Work to complete
Find every line in the records below that holds the word "also", and copy it out.

Dataset entries
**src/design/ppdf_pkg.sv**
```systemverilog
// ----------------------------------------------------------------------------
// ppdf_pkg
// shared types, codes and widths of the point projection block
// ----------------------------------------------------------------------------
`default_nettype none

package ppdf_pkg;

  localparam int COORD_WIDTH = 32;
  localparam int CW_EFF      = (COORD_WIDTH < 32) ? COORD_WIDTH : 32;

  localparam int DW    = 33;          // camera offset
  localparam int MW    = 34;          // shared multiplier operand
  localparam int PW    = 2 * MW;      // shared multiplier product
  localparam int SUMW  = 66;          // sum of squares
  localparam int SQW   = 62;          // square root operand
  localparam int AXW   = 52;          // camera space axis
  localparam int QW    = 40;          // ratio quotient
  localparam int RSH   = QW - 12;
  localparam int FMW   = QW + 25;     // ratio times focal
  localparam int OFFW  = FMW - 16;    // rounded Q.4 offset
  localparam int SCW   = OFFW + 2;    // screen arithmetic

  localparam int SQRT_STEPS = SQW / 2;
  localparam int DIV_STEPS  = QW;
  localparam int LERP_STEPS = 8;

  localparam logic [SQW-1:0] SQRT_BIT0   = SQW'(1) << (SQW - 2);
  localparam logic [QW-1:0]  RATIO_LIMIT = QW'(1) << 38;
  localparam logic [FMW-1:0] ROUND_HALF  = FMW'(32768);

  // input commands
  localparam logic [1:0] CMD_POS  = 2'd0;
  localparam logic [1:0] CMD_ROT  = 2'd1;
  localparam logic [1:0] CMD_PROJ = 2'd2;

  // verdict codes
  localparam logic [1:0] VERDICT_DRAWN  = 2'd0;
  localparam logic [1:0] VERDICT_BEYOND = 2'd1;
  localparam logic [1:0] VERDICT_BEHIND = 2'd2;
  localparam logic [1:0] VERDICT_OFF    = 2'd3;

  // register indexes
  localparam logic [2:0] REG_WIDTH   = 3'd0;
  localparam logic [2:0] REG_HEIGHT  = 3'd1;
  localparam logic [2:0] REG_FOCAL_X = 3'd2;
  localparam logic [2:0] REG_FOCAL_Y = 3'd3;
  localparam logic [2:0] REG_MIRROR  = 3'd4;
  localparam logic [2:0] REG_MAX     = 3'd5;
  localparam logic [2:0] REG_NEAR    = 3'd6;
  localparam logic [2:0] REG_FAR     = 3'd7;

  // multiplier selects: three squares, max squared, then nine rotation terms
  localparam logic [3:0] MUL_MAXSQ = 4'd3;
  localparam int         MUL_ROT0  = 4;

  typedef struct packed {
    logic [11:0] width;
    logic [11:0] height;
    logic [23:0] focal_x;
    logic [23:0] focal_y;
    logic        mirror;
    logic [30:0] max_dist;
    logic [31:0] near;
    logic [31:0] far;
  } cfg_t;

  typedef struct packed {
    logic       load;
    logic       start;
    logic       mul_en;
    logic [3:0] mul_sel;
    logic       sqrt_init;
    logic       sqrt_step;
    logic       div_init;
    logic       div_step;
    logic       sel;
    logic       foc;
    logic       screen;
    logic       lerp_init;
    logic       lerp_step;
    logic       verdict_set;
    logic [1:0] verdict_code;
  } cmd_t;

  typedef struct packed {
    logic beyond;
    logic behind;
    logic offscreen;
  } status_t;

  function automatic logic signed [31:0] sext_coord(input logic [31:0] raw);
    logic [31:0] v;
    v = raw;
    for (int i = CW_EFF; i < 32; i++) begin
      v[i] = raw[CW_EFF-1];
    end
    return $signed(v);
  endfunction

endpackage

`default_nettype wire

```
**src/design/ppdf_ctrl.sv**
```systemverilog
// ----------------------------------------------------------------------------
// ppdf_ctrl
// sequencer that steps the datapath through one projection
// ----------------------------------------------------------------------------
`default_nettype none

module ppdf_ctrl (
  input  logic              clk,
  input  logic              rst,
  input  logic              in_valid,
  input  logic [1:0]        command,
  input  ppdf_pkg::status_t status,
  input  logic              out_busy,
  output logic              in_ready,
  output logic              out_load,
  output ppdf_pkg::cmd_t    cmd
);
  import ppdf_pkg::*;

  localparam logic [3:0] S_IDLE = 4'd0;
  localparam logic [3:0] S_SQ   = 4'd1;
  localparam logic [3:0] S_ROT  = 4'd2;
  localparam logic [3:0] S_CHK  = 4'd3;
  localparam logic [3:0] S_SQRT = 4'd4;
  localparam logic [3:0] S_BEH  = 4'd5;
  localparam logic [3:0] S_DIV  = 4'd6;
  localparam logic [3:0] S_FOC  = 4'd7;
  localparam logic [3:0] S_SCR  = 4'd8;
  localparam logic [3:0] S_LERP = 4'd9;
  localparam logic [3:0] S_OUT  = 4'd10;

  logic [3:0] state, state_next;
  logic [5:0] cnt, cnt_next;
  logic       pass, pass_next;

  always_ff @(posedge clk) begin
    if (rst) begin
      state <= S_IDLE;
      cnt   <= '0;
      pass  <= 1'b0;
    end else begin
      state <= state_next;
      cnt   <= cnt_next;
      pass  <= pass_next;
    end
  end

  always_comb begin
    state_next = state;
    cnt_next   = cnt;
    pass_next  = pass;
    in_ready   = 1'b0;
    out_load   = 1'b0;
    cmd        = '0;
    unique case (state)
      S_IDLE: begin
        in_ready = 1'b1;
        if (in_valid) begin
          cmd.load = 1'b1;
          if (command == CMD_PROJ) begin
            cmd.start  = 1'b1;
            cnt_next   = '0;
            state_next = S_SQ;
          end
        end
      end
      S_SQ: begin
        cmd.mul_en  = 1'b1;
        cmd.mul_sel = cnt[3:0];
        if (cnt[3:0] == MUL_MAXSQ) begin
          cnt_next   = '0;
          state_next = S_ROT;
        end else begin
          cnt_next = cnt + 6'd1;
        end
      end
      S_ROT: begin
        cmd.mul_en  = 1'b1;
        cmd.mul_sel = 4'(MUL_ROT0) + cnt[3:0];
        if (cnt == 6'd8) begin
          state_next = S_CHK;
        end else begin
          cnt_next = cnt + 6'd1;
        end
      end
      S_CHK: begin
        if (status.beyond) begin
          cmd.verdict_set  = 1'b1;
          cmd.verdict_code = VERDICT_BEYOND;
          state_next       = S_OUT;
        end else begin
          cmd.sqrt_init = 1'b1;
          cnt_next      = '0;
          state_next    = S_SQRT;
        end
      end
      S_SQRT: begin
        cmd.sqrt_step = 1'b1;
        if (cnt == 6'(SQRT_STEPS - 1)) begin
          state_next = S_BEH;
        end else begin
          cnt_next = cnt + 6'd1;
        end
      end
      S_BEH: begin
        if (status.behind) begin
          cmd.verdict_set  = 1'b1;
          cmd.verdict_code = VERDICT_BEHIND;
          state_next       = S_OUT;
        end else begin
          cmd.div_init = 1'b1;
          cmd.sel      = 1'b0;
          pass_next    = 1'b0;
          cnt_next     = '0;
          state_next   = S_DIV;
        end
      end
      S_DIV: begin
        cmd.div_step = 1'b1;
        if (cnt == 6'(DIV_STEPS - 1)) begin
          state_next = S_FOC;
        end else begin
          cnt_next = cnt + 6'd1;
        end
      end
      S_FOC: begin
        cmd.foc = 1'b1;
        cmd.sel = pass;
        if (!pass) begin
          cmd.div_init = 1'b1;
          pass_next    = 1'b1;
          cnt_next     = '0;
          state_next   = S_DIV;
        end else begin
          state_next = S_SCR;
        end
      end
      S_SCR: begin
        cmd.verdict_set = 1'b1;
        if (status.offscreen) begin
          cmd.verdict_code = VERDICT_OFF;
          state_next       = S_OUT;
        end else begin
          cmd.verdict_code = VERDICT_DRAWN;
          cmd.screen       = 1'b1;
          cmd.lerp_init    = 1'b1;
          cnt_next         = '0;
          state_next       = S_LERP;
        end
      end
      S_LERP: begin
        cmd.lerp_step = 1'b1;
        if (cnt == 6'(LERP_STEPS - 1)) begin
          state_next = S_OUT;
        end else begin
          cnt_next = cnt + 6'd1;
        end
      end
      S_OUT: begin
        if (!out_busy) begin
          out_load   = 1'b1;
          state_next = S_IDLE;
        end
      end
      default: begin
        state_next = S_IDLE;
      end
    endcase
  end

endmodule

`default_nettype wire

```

* * *

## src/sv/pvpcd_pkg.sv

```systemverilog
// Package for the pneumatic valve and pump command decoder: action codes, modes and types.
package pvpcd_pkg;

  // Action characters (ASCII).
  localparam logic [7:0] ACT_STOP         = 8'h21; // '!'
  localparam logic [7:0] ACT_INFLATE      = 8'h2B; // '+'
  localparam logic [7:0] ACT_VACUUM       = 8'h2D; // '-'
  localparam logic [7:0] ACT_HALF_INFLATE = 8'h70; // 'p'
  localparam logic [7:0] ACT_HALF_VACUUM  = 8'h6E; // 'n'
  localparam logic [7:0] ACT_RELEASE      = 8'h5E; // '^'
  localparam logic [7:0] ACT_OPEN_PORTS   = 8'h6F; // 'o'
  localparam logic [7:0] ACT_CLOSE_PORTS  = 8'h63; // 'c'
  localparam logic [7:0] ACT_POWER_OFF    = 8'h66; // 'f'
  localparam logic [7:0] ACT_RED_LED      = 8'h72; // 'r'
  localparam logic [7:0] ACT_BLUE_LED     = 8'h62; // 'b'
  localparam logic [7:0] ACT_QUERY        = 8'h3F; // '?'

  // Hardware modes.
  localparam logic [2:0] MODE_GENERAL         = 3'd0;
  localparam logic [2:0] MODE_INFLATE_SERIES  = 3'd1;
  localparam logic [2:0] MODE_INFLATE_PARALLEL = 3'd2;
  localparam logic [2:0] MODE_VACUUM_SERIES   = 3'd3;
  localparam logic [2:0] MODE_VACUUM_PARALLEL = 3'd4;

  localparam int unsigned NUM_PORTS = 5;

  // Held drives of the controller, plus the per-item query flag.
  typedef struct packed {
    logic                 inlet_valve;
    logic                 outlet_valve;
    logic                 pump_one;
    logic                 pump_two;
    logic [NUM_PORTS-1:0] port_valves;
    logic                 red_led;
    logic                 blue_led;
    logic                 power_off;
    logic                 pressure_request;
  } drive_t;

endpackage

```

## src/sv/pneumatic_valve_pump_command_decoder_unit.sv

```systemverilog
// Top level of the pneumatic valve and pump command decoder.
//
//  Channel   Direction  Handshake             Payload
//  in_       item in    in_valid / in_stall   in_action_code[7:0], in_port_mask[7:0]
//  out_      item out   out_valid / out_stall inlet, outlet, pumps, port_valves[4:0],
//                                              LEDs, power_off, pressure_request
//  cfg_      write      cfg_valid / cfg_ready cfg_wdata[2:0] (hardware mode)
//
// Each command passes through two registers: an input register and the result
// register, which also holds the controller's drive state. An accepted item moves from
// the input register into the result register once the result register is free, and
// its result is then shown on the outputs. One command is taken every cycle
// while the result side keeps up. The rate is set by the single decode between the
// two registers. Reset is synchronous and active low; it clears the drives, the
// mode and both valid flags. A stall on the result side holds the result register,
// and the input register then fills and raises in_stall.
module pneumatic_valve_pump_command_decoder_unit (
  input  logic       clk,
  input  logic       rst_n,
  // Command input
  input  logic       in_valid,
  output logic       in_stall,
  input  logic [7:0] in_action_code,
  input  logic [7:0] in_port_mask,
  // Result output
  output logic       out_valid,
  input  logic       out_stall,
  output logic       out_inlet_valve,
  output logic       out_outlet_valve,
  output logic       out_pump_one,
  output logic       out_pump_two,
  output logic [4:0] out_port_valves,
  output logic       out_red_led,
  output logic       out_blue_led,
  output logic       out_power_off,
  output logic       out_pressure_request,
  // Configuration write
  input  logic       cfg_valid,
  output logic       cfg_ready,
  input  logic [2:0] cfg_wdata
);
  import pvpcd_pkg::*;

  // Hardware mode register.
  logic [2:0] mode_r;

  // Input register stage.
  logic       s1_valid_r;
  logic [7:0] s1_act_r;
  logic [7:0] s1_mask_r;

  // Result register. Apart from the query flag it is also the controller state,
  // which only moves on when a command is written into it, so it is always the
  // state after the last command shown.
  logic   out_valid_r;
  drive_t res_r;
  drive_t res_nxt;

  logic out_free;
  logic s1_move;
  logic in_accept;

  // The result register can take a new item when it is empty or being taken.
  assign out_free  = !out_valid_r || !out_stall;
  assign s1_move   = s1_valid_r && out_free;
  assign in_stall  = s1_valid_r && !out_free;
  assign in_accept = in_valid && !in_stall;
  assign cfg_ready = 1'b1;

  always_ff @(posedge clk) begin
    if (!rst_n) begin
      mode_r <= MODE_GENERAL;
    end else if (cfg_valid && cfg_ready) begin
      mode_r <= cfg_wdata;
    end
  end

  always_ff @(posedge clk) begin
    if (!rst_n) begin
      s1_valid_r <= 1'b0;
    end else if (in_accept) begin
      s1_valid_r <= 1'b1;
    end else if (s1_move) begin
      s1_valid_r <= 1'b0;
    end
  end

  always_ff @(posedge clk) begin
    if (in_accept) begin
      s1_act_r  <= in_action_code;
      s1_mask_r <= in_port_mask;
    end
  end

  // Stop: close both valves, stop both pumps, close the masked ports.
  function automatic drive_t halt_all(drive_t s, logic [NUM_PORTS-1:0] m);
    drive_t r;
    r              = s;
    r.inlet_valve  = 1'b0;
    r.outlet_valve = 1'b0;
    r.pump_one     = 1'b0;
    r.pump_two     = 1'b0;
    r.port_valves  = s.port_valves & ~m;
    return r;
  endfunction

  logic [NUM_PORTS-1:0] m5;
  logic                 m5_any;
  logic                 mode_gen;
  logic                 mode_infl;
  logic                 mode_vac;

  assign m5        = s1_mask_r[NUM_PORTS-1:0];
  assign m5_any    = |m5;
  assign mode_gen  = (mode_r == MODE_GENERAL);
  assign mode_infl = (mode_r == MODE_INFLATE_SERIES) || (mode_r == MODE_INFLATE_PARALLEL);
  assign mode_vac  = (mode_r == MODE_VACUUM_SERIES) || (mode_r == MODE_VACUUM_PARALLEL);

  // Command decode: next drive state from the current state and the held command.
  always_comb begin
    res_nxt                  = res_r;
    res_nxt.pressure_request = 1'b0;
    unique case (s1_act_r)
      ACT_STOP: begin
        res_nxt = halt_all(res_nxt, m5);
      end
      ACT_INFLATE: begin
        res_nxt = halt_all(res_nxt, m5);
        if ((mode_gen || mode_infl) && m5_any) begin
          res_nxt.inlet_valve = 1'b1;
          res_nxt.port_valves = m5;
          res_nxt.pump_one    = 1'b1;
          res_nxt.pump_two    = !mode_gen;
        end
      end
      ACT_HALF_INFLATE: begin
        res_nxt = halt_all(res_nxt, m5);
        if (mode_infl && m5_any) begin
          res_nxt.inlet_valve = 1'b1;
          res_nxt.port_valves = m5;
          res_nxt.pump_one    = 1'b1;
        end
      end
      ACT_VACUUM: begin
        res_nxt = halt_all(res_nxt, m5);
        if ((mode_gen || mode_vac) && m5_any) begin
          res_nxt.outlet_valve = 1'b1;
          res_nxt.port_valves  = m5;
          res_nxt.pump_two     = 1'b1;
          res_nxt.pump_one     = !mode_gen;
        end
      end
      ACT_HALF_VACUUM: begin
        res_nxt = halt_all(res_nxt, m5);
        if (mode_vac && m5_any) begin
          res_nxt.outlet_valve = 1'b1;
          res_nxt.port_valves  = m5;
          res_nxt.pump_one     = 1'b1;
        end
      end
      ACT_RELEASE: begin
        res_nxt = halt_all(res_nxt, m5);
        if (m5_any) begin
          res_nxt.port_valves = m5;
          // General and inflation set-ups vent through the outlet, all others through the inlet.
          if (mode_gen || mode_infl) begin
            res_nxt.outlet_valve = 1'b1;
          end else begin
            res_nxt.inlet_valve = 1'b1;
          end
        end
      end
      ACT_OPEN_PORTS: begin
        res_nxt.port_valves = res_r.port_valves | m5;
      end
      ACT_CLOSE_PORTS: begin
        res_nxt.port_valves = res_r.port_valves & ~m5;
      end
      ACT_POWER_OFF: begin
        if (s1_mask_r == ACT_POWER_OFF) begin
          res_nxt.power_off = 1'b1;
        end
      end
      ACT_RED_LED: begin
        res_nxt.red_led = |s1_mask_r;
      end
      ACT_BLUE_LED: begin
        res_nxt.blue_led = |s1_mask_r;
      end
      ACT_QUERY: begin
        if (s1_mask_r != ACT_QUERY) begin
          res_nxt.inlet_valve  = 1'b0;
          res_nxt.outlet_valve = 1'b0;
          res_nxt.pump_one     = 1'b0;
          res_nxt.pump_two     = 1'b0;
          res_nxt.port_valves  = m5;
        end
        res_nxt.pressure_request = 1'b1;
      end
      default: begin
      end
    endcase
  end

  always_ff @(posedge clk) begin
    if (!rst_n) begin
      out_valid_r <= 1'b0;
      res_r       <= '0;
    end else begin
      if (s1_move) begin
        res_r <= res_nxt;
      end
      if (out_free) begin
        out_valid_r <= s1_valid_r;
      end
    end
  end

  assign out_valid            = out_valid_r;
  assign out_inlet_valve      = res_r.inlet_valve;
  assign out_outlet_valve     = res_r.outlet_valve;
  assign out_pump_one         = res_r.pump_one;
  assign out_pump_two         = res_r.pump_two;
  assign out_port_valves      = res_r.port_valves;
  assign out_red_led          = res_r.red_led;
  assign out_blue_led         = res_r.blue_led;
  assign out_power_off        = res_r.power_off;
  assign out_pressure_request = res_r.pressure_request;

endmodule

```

Response to the exercise
// register, which also holds the controller's drive state. An accepted item moves from
  // Result register. Apart from the query flag it is also the controller state,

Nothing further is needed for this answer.